• [Your assignment]: Filter the records below, keeping only lines with the string "area".

• [Saved entries]:
What follows belongs to an exercise in optimizing a design on an open flow for small area, a short achievable clock period and few clock cycles per item; a production flow would make more cautious choices. At most, simulation tests tie the RTL to the original design; equivalence was not proved. Power figures rest on the tool's default switching activity, not on a simulated workload.

==> flow/design.v <==
module gf_addsub_lanes #(
    parameter int               WIDTH   = 32,
    parameter logic [WIDTH-1:0] MODULUS = 32'hec940e71,
    parameter int               LANES   = 4
) (
    input  logic                     i_clk,
    input  logic                     i_rst,
    input  logic                     i_valid,
    output logic                     o_ready,
    input  logic [1:0]               i_op,
    input  logic [LANES*WIDTH-1:0]   i_a,
    input  logic [LANES*WIDTH-1:0]   i_b,
    output logic                     o_valid,
    input  logic                     i_ready,
    output logic [LANES*WIDTH-1:0]   o_out,
    output logic [LANES-1:0]         o_err
);
    localparam int PREFIX_A = 1;
    localparam int PREFIX_B = 0;
    localparam int LOGW   = 5;   
    function automatic logic [WIDTH:0] carries(input logic [WIDTH-1:0] g,
                                               input logic [WIDTH-1:0] p,
                                               input logic             cin,
                                               input int               style);
        logic [WIDTH-1:0] gg, pp, gn, pn;
        gg    = g;
        pp    = p;
        gg[0] = g[0] | (p[0] & cin);
        if (style == 0) begin
            for (int l = 0; l < LOGW; l++) begin
                gn = gg;
                pn = pp;
                for (int i = 0; i < WIDTH; i++) begin
                    if ((i >> l) & 1) begin
                        gn[i] = gg[i] | (pp[i] & gg[((i >> l) << l) - 1]);
                        pn[i] = pp[i] & pp[((i >> l) << l) - 1];
                    end
                end
                gg = gn;
                pp = pn;
            end
        end else if (style == 1) begin
            for (int l = 0; l < LOGW; l++) begin
                for (int i = 0; i < WIDTH; i++) begin
                    if (((i + 1) % (2 << l)) == 0) begin
                        gg[i] = gg[i] | (pp[i] & gg[i - (1 << l)]);
                        pp[i] = pp[i] & pp[i - (1 << l)];
                    end
                end
            end
            for (int l = LOGW - 2; l >= 0; l--) begin
                for (int i = 0; i < WIDTH; i++) begin
                    if (((i + 1) % (2 << l)) == (1 << l) && i >= (2 << l)) begin
                        gg[i] = gg[i] | (pp[i] & gg[i - (1 << l)]);
                        pp[i] = pp[i] & pp[i - (1 << l)];
                    end
                end
            end
        end else begin
            for (int l = 0; l < LOGW; l++) begin
                gn = gg;
                pn = pp;
                for (int i = 0; i < WIDTH; i++) begin
                    if (i >= (1 << l)) begin
                        gn[i] = gg[i] | (pp[i] & gg[i - (1 << l)]);
                        pn[i] = pp[i] & pp[i - (1 << l)];
                    end
                end
                gg = gn;
                pp = pn;
            end
        end
        carries = {gg, cin};
    endfunction
    logic sub_c;
    assign sub_c = i_op[0] ^ i_op[1];
    logic [LANES-1:0][WIDTH-1:0] v_c;
    logic [LANES-1:0]            co_c;
    logic [LANES-1:0]            err_c;
    for (genvar k = 0; k < LANES; k++) begin : g_front
        logic [WIDTH-1:0] a, b, x, y, yi;
        logic [WIDTH:0]   c1;
        assign a = i_a[k*WIDTH +: WIDTH];
        assign b = i_b[k*WIDTH +: WIDTH];
        assign err_c[k] = (a >= MODULUS) | ((b >= MODULUS) & ~i_op[1]);
        assign x  = a & {WIDTH{~i_op[1]}};
        assign y  = i_op[1] ? a : b;
        assign yi = y ^ {WIDTH{sub_c}};
        assign c1      = carries(x & yi, x ^ yi, sub_c, PREFIX_A);
        assign v_c[k]  = ~(x ^ y) ^ c1[WIDTH-1:0];
        assign co_c[k] = c1[WIDTH];
    end
    logic [LANES-1:0][WIDTH-1:0] v_q;
    logic [LANES-1:0]            co_q;
    logic                        sub_q;
    assign o_ready = ~o_valid | i_ready;
    always_ff @(posedge i_clk) begin
        if (i_rst) begin
            o_valid <= 1'b0;
        end else if (o_ready) begin
            o_valid <= i_valid;
        end
    end
    always_ff @(posedge i_clk) begin
        if (o_ready) begin
            v_q   <= v_c;
            co_q  <= co_c;
            sub_q <= sub_c;
            o_err <= err_c;
        end
    end
    for (genvar k = 0; k < LANES; k++) begin : g_back
        logic [WIDTH-1:0] v, d;
        logic [WIDTH:0]   cw;
        logic             pick;
        assign v    = v_q[k];
        assign cw   = carries(v & MODULUS, v | MODULUS, 1'b0, PREFIX_B);
        assign d    = MODULUS ^ cw[WIDTH-1:0];
        assign pick = sub_q ? ~co_q[k] : (co_q[k] | ~cw[WIDTH]);
        assign o_out[k*WIDTH +: WIDTH] = v ^ {WIDTH{~sub_q}} ^ (d & {WIDTH{pick}});
    end
endmodule
Settings: LEC_CHECK=0, CAP_MARGIN=20, CORE_MARGIN=2, CORE_UTILIZATION=40, CTS_BUF_LIST=sky130_fd_sc_hd__clkbuf_4 sky130_fd_sc_hd__clkbuf_8, GPL_TIMING_DRIVEN=0, SETUP_SLACK_MARGIN=1.0, SLEW_MARGIN=20; clock period 5.5 ns.
standard.sh (not shown) runs the stock make flow with config.mk's settings and CLKGATE_MAP_FILE= SYNTH_SCRIPT=/design/flow/synth_recipe.tcl, a recipe that flattens the netlist after the stock synthesis.
==> flow/flow/run.sh <==
#!/bin/bash
# Layout flow: the standard ORFS flow (standard.sh) with these changes:
#  - the ports get plain sky130_fd_sc_hd__buf_1 buffers instead of delay cells;
#  - if flow/abc.script exists, synthesis maps the logic with that ABC script in place
#    of ORFS's speed script (everything else in the synthesis is the standard flow's own script);
#  - settings in flow/env.sh (if any) are exported before the flow runs.
# Each tool's full output goes to the ORFS logs under orfs/logs; make's own output
# goes to flow_make.log here.
set -euo pipefail
W=$(pwd)
export BUFFER_PORTS_ARGS="-buffer_cell sky130_fd_sc_hd__buf_1"
if [[ -f flow/env.sh ]]; then source flow/env.sh; fi
SYN=$W/synth_recipe.tcl
if [[ -f flow/abc.script ]]; then
  cat > $W/flow_synth.tcl <<EOT
proc abc {args} {
  set i [lsearch -exact \$args -script]
  if {\$i >= 0} { lset args [expr {\$i + 1}] $W/flow/abc.script }
  yosys abc {*}\$args
}
source $W/synth_recipe.tcl
EOT
  SYN=$W/flow_synth.tcl
fi
sed "s#SYNTH_SCRIPT=$W/synth_recipe.tcl#SYNTH_SCRIPT=$SYN#" standard.sh > flow_standard.sh
bash flow_standard.sh > flow_make.log 2>&1
Edit:
--- a/flow/design.v
+++ b/flow/design.v
@@ -71,10 +71,11 @@
             end
         end
         carries = {gg, cin};
     endfunction
-    logic sub_c;
+    logic sub_c, neg_c;
     assign sub_c = i_op[0] ^ i_op[1];
+    assign neg_c = i_op[1] & ~i_op[0];
     logic [LANES-1:0][WIDTH-1:0] v_c;
     logic [LANES-1:0]            co_c;
     logic [LANES-1:0]            err_c;
     for (genvar k = 0; k < LANES; k++) begin : g_front
@@ -82,10 +83,10 @@
         logic [WIDTH:0]   c1;
         assign a = i_a[k*WIDTH +: WIDTH];
         assign b = i_b[k*WIDTH +: WIDTH];
         assign err_c[k] = (a >= MODULUS) | ((b >= MODULUS) & ~i_op[1]);
-        assign x  = a & {WIDTH{~i_op[1]}};
-        assign y  = i_op[1] ? a : b;
+        assign x  = a & {WIDTH{~neg_c}};
+        assign y  = (a & {WIDTH{neg_c}}) | (b & {WIDTH{~i_op[1]}});
         assign yi = y ^ {WIDTH{sub_c}};
         assign c1      = carries(x & yi, x ^ yi, sub_c, PREFIX_A);
         assign v_c[k]  = ~(x ^ y) ^ c1[WIDTH-1:0];
         assign co_c[k] = c1[WIDTH];
After rerunning:
- area after synthesis shrinks by 1.9%
- non-clock buffer count decreases by 6
- flip-flop and latch count stays the same
- cell area goes down by 1.2%
- fmax shrinks by 3.5%
- total power rises by 17%
- clock power came out lower by 14%
- combinational power rose by 29%
- count of clock-buffer cells in the layout rose by 2
- synthesized cell count goes down by 2.6%
Testbench counts after the change, summed over its fixed seeds: cycles 12,008, items 12,000.
No functional check of the RTL was part of the first run of this note.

• [Output below]:
What follows belongs to an exercise in optimizing a design on an open flow for small area, a short achievable clock period and few clock cycles per item; a production flow would make more cautious choices. At most, simulation tests tie the RTL to the original design; equivalence was not proved. Power figures rest on the tool's default switching activity, not on a simulated workload.
- area after synthesis shrinks by 1.9%
- cell area goes down by 1.2%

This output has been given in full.